Iglesia Palabra Pura

Continuamos con esta corta Serie sobre la fe, aclarando puntos primordiales sobre su funcionamiento. Hasta aquí hemos entendido qué es la fe, cómo opera y cómo comienza cuando creemos y hablamos conforme a la Palabra.

Ahora vamos a profundizar en un punto clave: cómo mantenernos en esa misma línea para que lo que hemos creído llegue a manifestarse, ya que esta es la parte que muchas veces no se explica bien.

Para entenderlo mejor, volvamos al ejemplo del pastel. Una vez que la mezcla está lista, entra en una etapa determinante: el horno.

Cuando la masa entra al horno, necesita mantenerse bajo condiciones exactas de temperatura constante. Si alguien abre la puerta antes de tiempo, aunque sea por unos segundos, el calor se escapa, la temperatura baja y el proceso se interrumpe. El resultado puede ser un pastel que no crece, que se hunde o que no cumple su propósito.

Así también ocurre en la vida espiritual. “Abrir la puerta del horno” es cambiar lo que hemos dicho en fe. Es hablar en contra de lo que declaramos. Es permitir palabras de duda, temor o incredulidad después de haber hablado conforme a la Palabra.

Por ejemplo, si oramos por sanidad y luego decimos “esto no va a funcionar” o “cada vez estamos peor”, estamos haciendo lo mismo que abrir el horno: estamos alterando las condiciones necesarias para que aquello que comenzó a formarse llegue a manifestarse.

Cada palabra contraria es como dejar escapar el “calor” que sostenía el proceso. Y es importante entender esto: no es que Dios no quiera responder, es que nosotros mismos interrumpimos el desarrollo de lo que ya había comenzado en fe.

Por eso es tan importante comprender que la fe no solo inicia con lo que decimos, sino que se sostiene con lo que seguimos diciendo. Jesús lo dejó claro cuando les enseñó a Sus Discípulos este principio:

MARCOS 11:23 (NVI) “Les aseguro que si alguno dice a este monte: “Quítate de ahí y tírate al mar”, creyendo, sin abrigar la menor duda en el corazón de que lo que dice sucederá, lo obtendrá.”

Si observamos bien, Jesús no hizo énfasis en el tamaño de la fe, sino en la firmeza y constancia de lo que decimos. Por eso, el punto que tenemos que cuidar no es solo comenzar en fe, sino mantener el lenguaje de la fe. Tenemos que asegurarnos de no cambiar nuestra confesión a mitad del proceso.

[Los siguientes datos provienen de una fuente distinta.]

==> src/rtl/io_uart_if.sv <==
// CPU I/O port pair plus the serial line, seen from the UART peripheral (slave)
// and from the CPU/line side (master).
interface io_uart_if;
    logic [15:0] IO64_OUT;
    logic [15:0] IO65_IN;
    logic        UART_RXD;
    logic        UART_TXD;

    modport master (output IO64_OUT, output UART_RXD, input IO65_IN, input UART_TXD);
    modport slave  (input IO64_OUT, input UART_RXD, output IO65_IN, output UART_TXD);
endinterface

==> src/rtl/io_uart.sv <==
// UART bridging the CPU level ports (toggle handshakes) to an 8N1 serial line.
// Define IO_UART_PARITY_EN to add an even-parity bit to both directions.
module io_uart #(
    parameter int CLKS_PER_BIT = 16
) (
    input  logic     CLK,
    input  logic     RESET_N,
    io_uart_if.slave uart
);
    localparam int CW = $clog2(CLKS_PER_BIT);
    localparam logic [CW-1:0] BIT_END  = CW'(CLKS_PER_BIT - 1);
    localparam logic [CW-1:0] HALF_END = CW'(CLKS_PER_BIT / 2 - 1);

    typedef enum logic [2:0] {
        S_IDLE,
        S_START,
        S_DATA,
`ifdef IO_UART_PARITY_EN
        S_PARITY,
`endif
        S_STOP
    } state_t;

    logic          rxd_s1_q, rxd_s1_d, rxd_s2_q, rxd_s2_d;
    state_t        tx_state_q, tx_state_d, rx_state_q, rx_state_d;
    logic [CW-1:0] tx_cnt_q, tx_cnt_d, rx_cnt_q, rx_cnt_d;
    logic [2:0]    tx_idx_q, tx_idx_d, rx_idx_q, rx_idx_d;
    logic [7:0]    tx_data_q, tx_data_d, rx_shift_q, rx_shift_d, rx_data_q, rx_data_d;
    logic          tx_ack_q, tx_ack_d, tx_busy_q, tx_busy_d, txd_q, txd_d;
    logic          rx_tog_q, rx_tog_d, rx_ovr_q, rx_ovr_d, rx_fe_q, rx_fe_d;
    logic          tx_tick, rx_tick, rx_pending, rx_pe_w, unused_bits;
`ifdef IO_UART_PARITY_EN
    logic          rx_par_q, rx_par_d, rx_pe_q, rx_pe_d;
    assign rx_pe_w = rx_pe_q;
`else
    assign rx_pe_w = 1'b0;
`endif

    assign tx_tick     = (tx_cnt_q == BIT_END);
    assign rx_tick     = (rx_cnt_q == BIT_END);
    assign rx_pending  = (rx_tog_q != uart.IO64_OUT[14]);
    assign unused_bits = ^{uart.IO64_OUT[13], uart.IO64_OUT[11:8]};

    always_comb begin
        tx_state_d = tx_state_q;
        tx_cnt_d   = tx_cnt_q;
        tx_idx_d   = tx_idx_q;
        tx_data_d  = tx_data_q;
        tx_ack_d   = tx_ack_q;
        tx_busy_d  = tx_busy_q;
        txd_d      = txd_q;
        if (tx_state_q != S_IDLE) tx_cnt_d = tx_tick ? '0 : tx_cnt_q + 1'b1;
        unique case (tx_state_q)
            S_IDLE: begin
                // Level comparison: a toggle made while busy is picked up here later.
                if (uart.IO64_OUT[15] != tx_ack_q) begin
                    tx_ack_d   = uart.IO64_OUT[15];
                    tx_data_d  = uart.IO64_OUT[7:0];
                    tx_busy_d  = 1'b1;
                    txd_d      = 1'b0;
                    tx_cnt_d   = '0;
                    tx_state_d = S_START;
                end
            end
            S_START: if (tx_tick) begin
                tx_idx_d   = 3'd0;
                txd_d      = tx_data_q[0];
                tx_state_d = S_DATA;
            end
            S_DATA: if (tx_tick) begin
                if (tx_idx_q == 3'd7) begin
`ifdef IO_UART_PARITY_EN
                    txd_d      = ^tx_data_q;
                    tx_state_d = S_PARITY;
`else
                    txd_d      = 1'b1;
                    tx_state_d = S_STOP;
`endif
                end else begin
                    tx_idx_d = tx_idx_q + 3'd1;
                    txd_d    = tx_data_q[tx_idx_q + 3'd1];
                end
            end
`ifdef IO_UART_PARITY_EN
            S_PARITY: if (tx_tick) begin
                txd_d      = 1'b1;
                tx_state_d = S_STOP;
            end
`endif
            S_STOP: if (tx_tick) begin
                tx_busy_d  = 1'b0;
                tx_state_d = S_IDLE;
            end
            default: tx_state_d = S_IDLE;
        endcase
    end

    always_comb begin
        rxd_s1_d   = uart.UART_RXD;
        rxd_s2_d   = rxd_s1_q;
        rx_state_d = rx_state_q;
        rx_cnt_d   = rx_cnt_q;
        rx_idx_d   = rx_idx_q;
        rx_shift_d = rx_shift_q;
        rx_data_d  = rx_data_q;
        rx_tog_d   = rx_tog_q;
        rx_ovr_d   = rx_ovr_q;
        rx_fe_d    = rx_fe_q;
`ifdef IO_UART_PARITY_EN
        rx_par_d   = rx_par_q;
        rx_pe_d    = rx_pe_q;
`endif
        if (rx_state_q != S_IDLE) rx_cnt_d = rx_tick ? '0 : rx_cnt_q + 1'b1;
        unique case (rx_state_q)
            S_IDLE: if (!rxd_s2_q) begin
                rx_cnt_d   = '0;
                rx_state_d = S_START;
            end
            S_START: if (rx_cnt_q == HALF_END) begin
                // From here on every full bit time lands on a bit centre.
                rx_cnt_d   = '0;
                rx_idx_d   = 3'd0;
                rx_state_d = rxd_s2_q ? S_IDLE : S_DATA;
            end
            S_DATA: if (rx_tick) begin
                rx_shift_d = {rxd_s2_q, rx_shift_q[7:1]};
                rx_idx_d   = rx_idx_q + 3'd1;
                if (rx_idx_q == 3'd7) begin
`ifdef IO_UART_PARITY_EN
                    rx_state_d = S_PARITY;
`else
                    rx_state_d = S_STOP;
`endif
                end
            end
`ifdef IO_UART_PARITY_EN
            S_PARITY: if (rx_tick) begin
                rx_par_d   = rxd_s2_q;
                rx_state_d = S_STOP;
            end
`endif
            S_STOP: if (rx_tick) begin
                rx_state_d = S_IDLE;
                if (!rxd_s2_q) begin
                    rx_fe_d = 1'b1;
`ifdef IO_UART_PARITY_EN
                end else if ((^rx_shift_q) != rx_par_q) begin
                    rx_pe_d = 1'b1;
`endif
                end else if (rx_pending) begin
                    rx_ovr_d = 1'b1;
                end else begin
                    rx_data_d = rx_shift_q;
                    rx_tog_d  = ~rx_tog_q;
                end
            end
            default: rx_state_d = S_IDLE;
        endcase
        if (uart.IO64_OUT[12]) begin
            rx_ovr_d = 1'b0;
            rx_fe_d  = 1'b0;
`ifdef IO_UART_PARITY_EN
            rx_pe_d  = 1'b0;
`endif
        end
    end

    always_ff @(posedge CLK or negedge RESET_N) begin
        if (!RESET_N) begin
            rxd_s1_q   <= 1'b1;
            rxd_s2_q   <= 1'b1;
            tx_state_q <= S_IDLE;
            tx_cnt_q   <= '0;
            tx_idx_q   <= 3'd0;
            tx_data_q  <= 8'h00;
            tx_ack_q   <= 1'b0;
            tx_busy_q  <= 1'b0;
            txd_q      <= 1'b1;
            rx_state_q <= S_IDLE;
            rx_cnt_q   <= '0;
            rx_idx_q   <= 3'd0;
            rx_shift_q <= 8'h00;
            rx_data_q  <= 8'h00;
            rx_tog_q   <= 1'b0;
            rx_ovr_q   <= 1'b0;
            rx_fe_q    <= 1'b0;
`ifdef IO_UART_PARITY_EN
            rx_par_q   <= 1'b0;
            rx_pe_q    <= 1'b0;
`endif
        end else begin
            rxd_s1_q   <= rxd_s1_d;
            rxd_s2_q   <= rxd_s2_d;
            tx_state_q <= tx_state_d;
            tx_cnt_q   <= tx_cnt_d;
            tx_idx_q   <= tx_idx_d;
            tx_data_q  <= tx_data_d;
            tx_ack_q   <= tx_ack_d;
            tx_busy_q  <= tx_busy_d;
            txd_q      <= txd_d;
            rx_state_q <= rx_state_d;
            rx_cnt_q   <= rx_cnt_d;
            rx_idx_q   <= rx_idx_d;
            rx_shift_q <= rx_shift_d;
            rx_data_q  <= rx_data_d;
            rx_tog_q   <= rx_tog_d;
            rx_ovr_q   <= rx_ovr_d;
            rx_fe_q    <= rx_fe_d;
`ifdef IO_UART_PARITY_EN
            rx_par_q   <= rx_par_d;
            rx_pe_q    <= rx_pe_d;
`endif
        end
    end

    assign uart.IO65_IN  = {rx_tog_q, tx_busy_q, tx_ack_q, rx_ovr_q, rx_fe_q, rx_pe_w,
                            2'b00, rx_data_q};
    assign uart.UART_TXD = txd_q;
endmodule

==> src/flat_wrapper.sv <==
// flat-port wrapper written by rule: the top's interface ports become plain ports
module io_uart_flat 
#(
    parameter int CLKS_PER_BIT = 16
)
  (CLK, RESET_N, uart_IO64_OUT, uart_UART_RXD, uart_IO65_IN, uart_UART_TXD);
  io_uart_if uart_i ();
  input  logic CLK;
  input  logic RESET_N;
  input wire logic [$bits(uart_i.IO64_OUT)-1:0] uart_IO64_OUT;
  input wire logic [$bits(uart_i.UART_RXD)-1:0] uart_UART_RXD;
  output wire logic [$bits(uart_i.IO65_IN)-1:0] uart_IO65_IN;
  output wire logic [$bits(uart_i.UART_TXD)-1:0] uart_UART_TXD;
  assign uart_i.IO64_OUT = uart_IO64_OUT;
  assign uart_i.UART_RXD = uart_UART_RXD;
  assign uart_IO65_IN = uart_i.IO65_IN;
  assign uart_UART_TXD = uart_i.UART_TXD;
  io_uart #(.CLKS_PER_BIT(CLKS_PER_BIT)) u_core (.CLK(CLK), .RESET_N(RESET_N), .uart(uart_i));
endmodule
==> config.mk <==
export PLATFORM = sky130hd
export DESIGN_NAME = io_uart_flat
export DESIGN_NICKNAME = d
export VERILOG_FILES = /design/src/rtl/io_uart_if.sv /design/src/rtl/io_uart.sv /design/src/flat_wrapper.sv
export SDC_FILE = /design/constraint.sdc
export NUM_CORES = 1
export LEC_CHECK = 0
export CAP_MARGIN = 20
export CORE_MARGIN = 2
export CORE_UTILIZATION = 27
export CTS_BUF_LIST = sky130_fd_sc_hd__clkbuf_16
export DETAILED_ROUTE_END_ITERATION = 16
export GPL_TIMING_DRIVEN = 1
export HOLD_SLACK_MARGIN = 0.02
export SYNTH_ARGS = -nofsm -noshare
export SYNTH_HDL_FRONTEND = slang
export SYNTH_SLANG_ARGS = --single-unit
==> constraint.sdc <==
create_clock -name CLK -period 5.1 [get_ports CLK]
set_clock_uncertainty 0.2 [all_clocks]
set_input_delay 0.51 -clock CLK [delete_from_list [all_inputs] [get_ports CLK]]
set_output_delay 0.51 -clock CLK [all_outputs]
set_load 0.03 [all_outputs]
After elaboration in Yosys (flattened, before gate mapping). Index checks and enable logic that the tools add are counted.

Flip-flop bits (word level): 52. Logic and storage cells: 119. Bits of input ports: 19.

Reductions and logical operators: 23. Mux-type cells: 47. Eq/ne operators: 25. Bitwise operators: 2. Order comparisons: 1. Add/sub/neg operators: 4.

Operators by type and width (count): 2-to-1 mux 3 bit (14); 2-to-1 mux 4 bit (8); case mux 3 bit (4 select lines) (2); inequality test 2 x 1 -> 1 bit, second input constant (9); 2-to-1 mux 1 bit (16); AND reduction 4 bit (4); nonzero test 2 bit (7); == test 3 x 2 -> 1 bit, second input constant (4); case mux 3 bit (2 select lines) (2); AND reduction 5 bit (2); AND reduction 3 bit (3); nonzero test 3 bit (3); adder 4 x 1 -> 4 bit, second input constant (2); == test 4 bit, second input constant (2); case mux 4 bit (2 select lines) (1); adder 3 x 1 -> 3 bit, second input constant (2); == test 3 x 1 -> 1 bit, second input constant (2); == test 3 bit, second input constant (2); zero test 3 bit (2); inequality test 2 bit, second input constant (3); == test 4 x 3 -> 1 bit, second input constant (1); less-than comparator 3 x 4 -> 1 bit, second input constant (1); AND reduction 2 bit (2); binary-select mux 1 bit (select 3 bit) (1); other kinds (5) (7).

Longest topological paths before layout. Gate-level depths: netlist of run 1.

Depth after elaboration: 6. Depth in mapped cells: 7. Depth with buffers taken out: 6.

Worst setup path after synthesis of run 1. No wires, ideal clock.

Path kind: register -> register. Start point: reg u_core.rx_state_q[0]. End point: reg u_core.rx_state_q[1]. Library setup time: 0.120 ns. Cell stages (with the launch flop): 8. Clock period less this slack: 1.930 ns. Arrival: 1.610 ns. Buffers on the path: 1. Setup slack: 3.170 ns. Data required time: 4.780 ns. Path through: dfrtp_1 > inv_1 > ha_1 > clkbuf_1 > nor2_1 > a211oi_1 > nor2_1 > a41o_1.

Word-level cells in the longest chain between the ends: 3. Elaborated cells on any way between the ends: 11.

RTL lines: start, declared (line io_uart.sv:25) `state_t tx_state_q, tx_state_d, rx_state_q, rx_state_d;`; start signal, assigned (line io_uart.sv:201) `rx_state_q <= rx_state_d;`; == test 3 x 2 -> 1 bit, or another cell as far along (line io_uart.sv:114) `unique case (rx_state_q)`; inequality test 2 x 1 -> 1 bit (no line) / inequality test 2 bit (equally long branches); AND reduction 5 bit (no line).

Parallel ways exist; a longest one is shown, timed or not. A chain may end at the register's enable or synchronous reset.

Final worst setup path of run 1.
Start point: reg u_core.txd_q (netlist: u_core.uart.UART_TXD). End point: out uart_UART_TXD.

RTL lines: start, declared (line io_uart.sv:29) `logic tx_ack_q, tx_ack_d, tx_busy_q, tx_busy_d, txd_q, txd_d;`; start signal, assigned (line io_uart.sv:200) `txd_q <= txd_d;`; end, declared (line flat_wrapper.sv:13) `output wire logic [$bits(uart_i.UART_TXD)-1:0] uart_UART_TXD;`.

No word-level cell between the ends.

==> flow_summary.ini, run 1 <==
[status]
status = finished clean

[synthesis]
async_flop_share_pct = 100
yosysSeqAreaShare_pct = 48.5
synth-edff-count = 0
synth-main-ff-cell = dfrtp_1
synth_area_per_cell_um2 = 11.4
synth.ff_latch_count = 50
synthCells = 227
synth_warnings = 0
ys_types = 50
syn_area_mm2 = 0.00259

[critical_path]
max_stage_delay_ns = 0.66
worstPathRequired_ns = 4.39
critPathMaxFanout = 2
cp_top_family = buffers and inverters
critPathSlowestCell = clkdlybuf4s50_1
end_kind = output pin
crit_path_start_kind = flip-flop
cp.arrival_ns = 1.48
path_buf_inv = 1
path_cells = clkdlybuf4s50_1
path_class = flip-flop to output pin

[clock_network]
cts.sinks = 50
clk_latency_ns = 0.29
cts_resized = 0
root_buffer = clkbuf_16
ctsHoldBuffers = 0
numCtsBuffers = 5
cts_setup_buffers = 0
clk_path_buf_depth = 2
clk_pin_slew_worst_paths_ns = 0.06
cts_tree = done
htree_levels = 2

[global_routing]
grt_pass1_vias = 1644
grt_pass1_wl_mm = 7.76
grt_max_degree = 51
antenna_found_initial = 0
gr-total-overflow = 0
grt_usage_pct = 9.38

[cells_and_area]
fill_cells = 949
area_delta_synth_final_pct = 18.0
fin_cells = 376
antenna_cells = 0
fin_util_pct = 32.9
seq_area_mm2 = 0.00125
drive_gt1_share_pct = 6.07
nNetsFinal = 280
multi_input_area_mm2 = 0.00119

[placement]
portBuffers = 27
place_congestion = 0.772
dp.cells = 368
hpwlAfterDp_mm = 3.17

[sta]
fmax_mhz = 457
slew_headroom_pct = 58.6
hold_ws_ns = 0.126
setup_viol = 0
finalMaxSlewViolations = 0
finalCriticalPeriod_ns = 2.19
tightestPinTransition_ns = 0.620
fin_tns_setup_ns = 0
hold_viol_final = 0
fin_crit_sh_pct = 42.9
rsz0062_at_grt = false

[routing]
wl_per_cell_um = 12.0
highest_layer = met4
drt_first_iter_violations = 79
wl_met3_um = 227
antenna_left = 0
routed_wl_mm = 4.52
drc = 0
met1Wirelength_mm = 2.16
drt_pass1_iterations = 5
vias_per_cell = 4.55
routed-wl-met2_mm = 2.09
num_vias = 1712

[floorplan]
start_util_pct = 27.9
die_x_um = 102
die_area_mm2 = 0.0104
row_count = 35
io_pins = 36
die_h_um = 102
coreArea_mm2 = 0.00928

[power_and_ir_drop]
p_leak_uw = 0.00144
power_uw = 1010
powerDensity_mw_per_mm2 = 331
ir_worst_vdd_v = 0.000131

[min_path]
worstHoldPathType = input port to asynchronous set/reset pin

[run]
drv_cap = 0
## cells in the final DEF (no fill, tap or decap), types with 2 or more instances in the layout
cell type,instances
a21oi_1,7
o21ai_0,3
nor3_1,2
xnor2_1,3
nand2b_1,2
mux2_1,25
ha_1,15
nand3b_1,2
and3_1,5
nor2_1,11
nand3_1,7
clkbuf_16,5
o21bai_1,2
o21ai_1,7
nand2_1,19
mux4_1,2
inv_1,10
nor2b_1,3
o31ai_1,2
dfstp_2,3
dfrtp_1,47
mux2i_1,2
conb_1,3
clkdlybuf4s50_1,26
a31oi_1,2
a221o_1,3
a22o_1,4
## stage by stage
stage / setup WS (ns) / area [um2]
final: 2.91 / 3050
after global routing: 2.79 / 3050
after CTS: 2.90 / 3050
after detailed placement: 2.71 / 2920
after global placement: 2.72 / 2920
after floorplan: 3.17 / 2590
## cell type report
class	instances	area share, %
clock buffer	5	4.10
sequential	50	41.1
multi-input combinational	152	39.1
clock inverter	3	0.410
tap	129	5.29
inverter	9	1.11
timing repair buffer	28	8.93
## state kept, by name (all words and copies together), names as in the netlist
register	flops
u_core.rx_data_q	8
u_core.rx_shift_q	8
u_core.tx_data_q	8
u_core.rx_cnt_q	4
u_core.tx_cnt_q	4
u_core.rx_idx_q	3
u_core.tx_idx_q	3
u_core.rx_state_q	2
u_core.tx_state_q	2
u_core.rx_fe_q	1
u_core.rx_ovr_q	1
u_core.rx_tog_q	1
u_core.rxd_s1_q	1
u_core.rxd_s2_q	1
u_core.tx_ack_q	1
u_core.tx_busy_q	1
u_core.uart.UART_TXD	1
## cells in the mapped netlist (4+ instances only)
library cell  count  share of area [%]
inv_1             9                1.3
dfrtp_1          47                 45
and3_1            5                1.2
nand3_1           7                1.4
ha_1             15                7.3
a21oi_1           7                1.4
buf_2             5               0.97
nand2_1          19                2.8
o21ai_1           7                1.4
a22o_1            4                1.4
nor2_1           11                1.6
mux2_1           25                 11
buf_4             8                2.3
clkbuf_1          4               0.58
## per-layer routing
metal | vias up | global-route usage, %
met4 | 0 | 2.46
met3 | 4 | 2.94
li1 | 838 | -
met2 | 30 | 15.1
met5 | - | 0
met1 | 840 | 12.3
## path summary, 6_finish.rpt
kind	endpoint	slack, ns	depth (start not counted)	start
worst max-delay path	uart_UART_TXD	2.91	1	u_core.uart.UART_TXD$_DFFE_PN1P_
worst min-delay path	u_core.tx_data_q[7]$_DFFE_PN0P_	0.13	2	RESET_N
worst max register to register	u_core.rx_state_q[1]$_DFFE_PN0P_	2.96	6	u_core.rx_state_q[1]$_DFFE_PN0P_
worst min register to register	u_core.rxd_s2_q$_DFF_PN1_	0.16	0	u_core.rxd_s1_q$_DFF_PN1_
max in group asynchronous	u_core.rx_idx_q[1]$_DFFE_PN0P_	4.17	2	RESET_N
min in group CLK	u_core.rxd_s2_q$_DFF_PN1_	0.16	0	u_core.rxd_s1_q$_DFF_PN1_
## cells by family (layout without fill, tap and decap cells)
kind of cell	count (synthesis)	in the layout	synth area share [%]
compound gates	42	42	11.6
xor+xnor	3	3	1.02
fa+ha+maj	15	15	7.26
buf+inv	27	45	5.66
flops	50	50	48.5
mux	30	30	14.1
other cells	1	3	0.145
simple gates	59	59	11.7
## power breakdown
group	internal [uW]	switching, uW	leakage [uW]
Clock	178	141	0.0000724
Sequential	426	30.8	0.000655
Combinational	99.6	137	0.000709
Note: power is estimated with default switching activity, not from simulation.
==> run 2, diff against run 1 <==
==> constraint.sdc (replaced) <==
create_clock -name CLK -period 1.9 [get_ports CLK]
set_clock_uncertainty 0.2 [all_clocks]
set_input_delay 0.19 -clock CLK [delete_from_list [all_inputs] [get_ports CLK]]
set_output_delay 0.19 -clock CLK [all_outputs]
set_load 0.03 [all_outputs]
==> run 2 against run 1 <==
Compared with the run above: utilization increased by 3.9 points; first-iteration DRC count up 1.3%; critical path depth up 4; non-clock buffer count grew 31; sequential share of layout area is 4.3 points lower; wire length is 12% higher; via count up 6.3%; die area stayed put; worst hold slack lost 0.015 ns; register-to-register slack got worse by 2.9 ns; global-route usage rose by 0.89 points; largest cell class unchanged.
==> flow_summary.ini, run 2 (same netlist as run 1, synthesis figures left out) <==
[min_path]
worstHoldPathType = input port to flip-flop
holdPathEnd = u_core.rxd_s1_q$_DFF_PN1_
hold_depth = 1
worstHoldStart = uart_UART_RXD

[critical_path]
path_class = flip-flop to flip-flop
reg2reg_from = u_core.tx_idx_q[0]$_DFFE_PN0P_
rr_endpoint = u_core.uart.UART_TXD$_DFFE_PN1P_
critPathMaxFanout = 4
reg2reg_depth = 5
end_kind = flip-flop
crit_path_start_kind = flip-flop
worstPathRequired_ns = 1.90
r2r_setup_slack_ns = 0.05
cp.arrival_ns = 1.85

[sta]
rsz0062_at_grt = true
setup_ws_ns = 0.0499
setup_viol = 0
hold_viol_final = 0
finalCriticalPeriod_ns = 1.85
fmax_mhz = 541
finalMaxSlewViolations = 0
fin_crit_sh_pct = 97.4

[clock_network]
clk_pin_slew_worst_paths_ns = 0.07
htree_levels = 2
cts.sinks = 50
numCtsBuffers = 5
root_buffer = clkbuf_16
clk_path_buf_depth = 2
clk_latency_ns = 0.29
cts_tree = done

[floorplan]
die_area_mm2 = 0.0104
die_h_um = 102
coreArea_mm2 = 0.00928
io_pins = 36
row_count = 35
start_util_pct = 27.9
die_x_um = 102

[routing]
highest_layer = met4
drt_first_iter_violations = 80
routed-wl-met2_mm = 2.43
num_vias = 1820
drt_pass1_iterations = 4
drc = 0
antenna_left = 0
vias_per_cell = 4.47
met1Wirelength_mm = 2.42
routed_wl_mm = 5.09
wl_met3_um = 187
wl_per_cell_um = 12.5

[global_routing]
grt_pass1_wl_mm = 8.48
grt_max_degree = 35
grt_usage_pct = 10.3
antenna_found_initial = 0
grt_pass1_vias = 1875
gr-total-overflow = 0

[cells_and_area]
layout_commonest_cell = dfrtp_1
drive_gt1_share_pct = 23.0
antenna_cells = 0
fin_util_pct = 36.8
area_delta_synth_final_pct = 32.0
reg_top3 = u_core.rx_data_q (8), u_core.rx_shift_q (8), u_core.tx_data_q (8)
final_cell_mix = dfrtp_1, buf_4, mux2_1, clkdlybuf4s50_1, nand2_1
final_cell_area_mm2 = 0.00341
nNetsFinal = 311

[power_and_ir_drop]
ir_worst_vdd_v = 0.000382
power_uw = 3240
powerDensity_mw_per_mm2 = 948
p_leak_uw = 0.00162

[run]
drv_cap = 0

[placement]
place_congestion = 0.790
hpwlAfterDp_mm = 3.70
dpl_worst_slack_ns = -0.0824
portBuffers = 27
placed_area_mm2 = 0.00313

[status]
status = finished clean
run 2: final cells by class:
class / instances / area (um2)
Fill cell: 938 / 5870
Sequential cell: 50 / 1260
Multi-Input combinational cell: 152 / 1260
Timing Repair Buffer: 59 / 536
Tap cell: 129 / 161
Clock buffer: 5 / 125
Clock inverter: 3 / 43.8
Inverter: 9 / 33.8
run 2: power breakdown:
part | total (uW) | internal, uW | switching (uW)
combinational | 972 | 511 | 461
clock | 1030 | 624 | 406
sequential | 1240 | 1140 | 90.6
run 2: per-layer routing:
metal / vias to the layer above / GRT usage, %
met4: 0 / 2.87
met1: 888 / 13.0
met3: 4 / 2.26
met2: 27 / 17.8
li1: 901 / -
met5: - / 0
run 2: repair_timing:
action	CTS	global route
hold buffers	1	0
resized for setup	7	14
pin swaps	0	7
hold endpoints to repair	50	0
endpoints found under the setup margin	6	23
cloned	0	0
buffers inserted	0	5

En términos prácticos, esto significa que después de orar y declarar la Palabra, tenemos la responsabilidad de sostener esa misma confesión. No importa lo que veamos, no importa lo que sintamos, no importa lo que otros digan. Nuestro enfoque debe ser uno solo: no “abrir la puerta del horno”.

Y mientras esa “puerta” permanece cerrada, tenemos que mantenernos en la postura correcta: dar gracias a Dios por la certeza que tenemos en Sus promesas, permanecer firmes y seguir hablando conforme a lo que ya hemos creído. Porque la fe es certeza, es garantía. Y si es garantía, no tenemos que empezar de nuevo cada vez, sino sostener lo que ya fue establecido.

En conclusión, la fe funciona de manera sencilla, pero no podemos olvidar que exige consistencia para ver resultados. Tenemos que hablar como Dios habla, creer como Él nos enseña y permanecer en esa misma línea hasta que lo invisible se haga visible.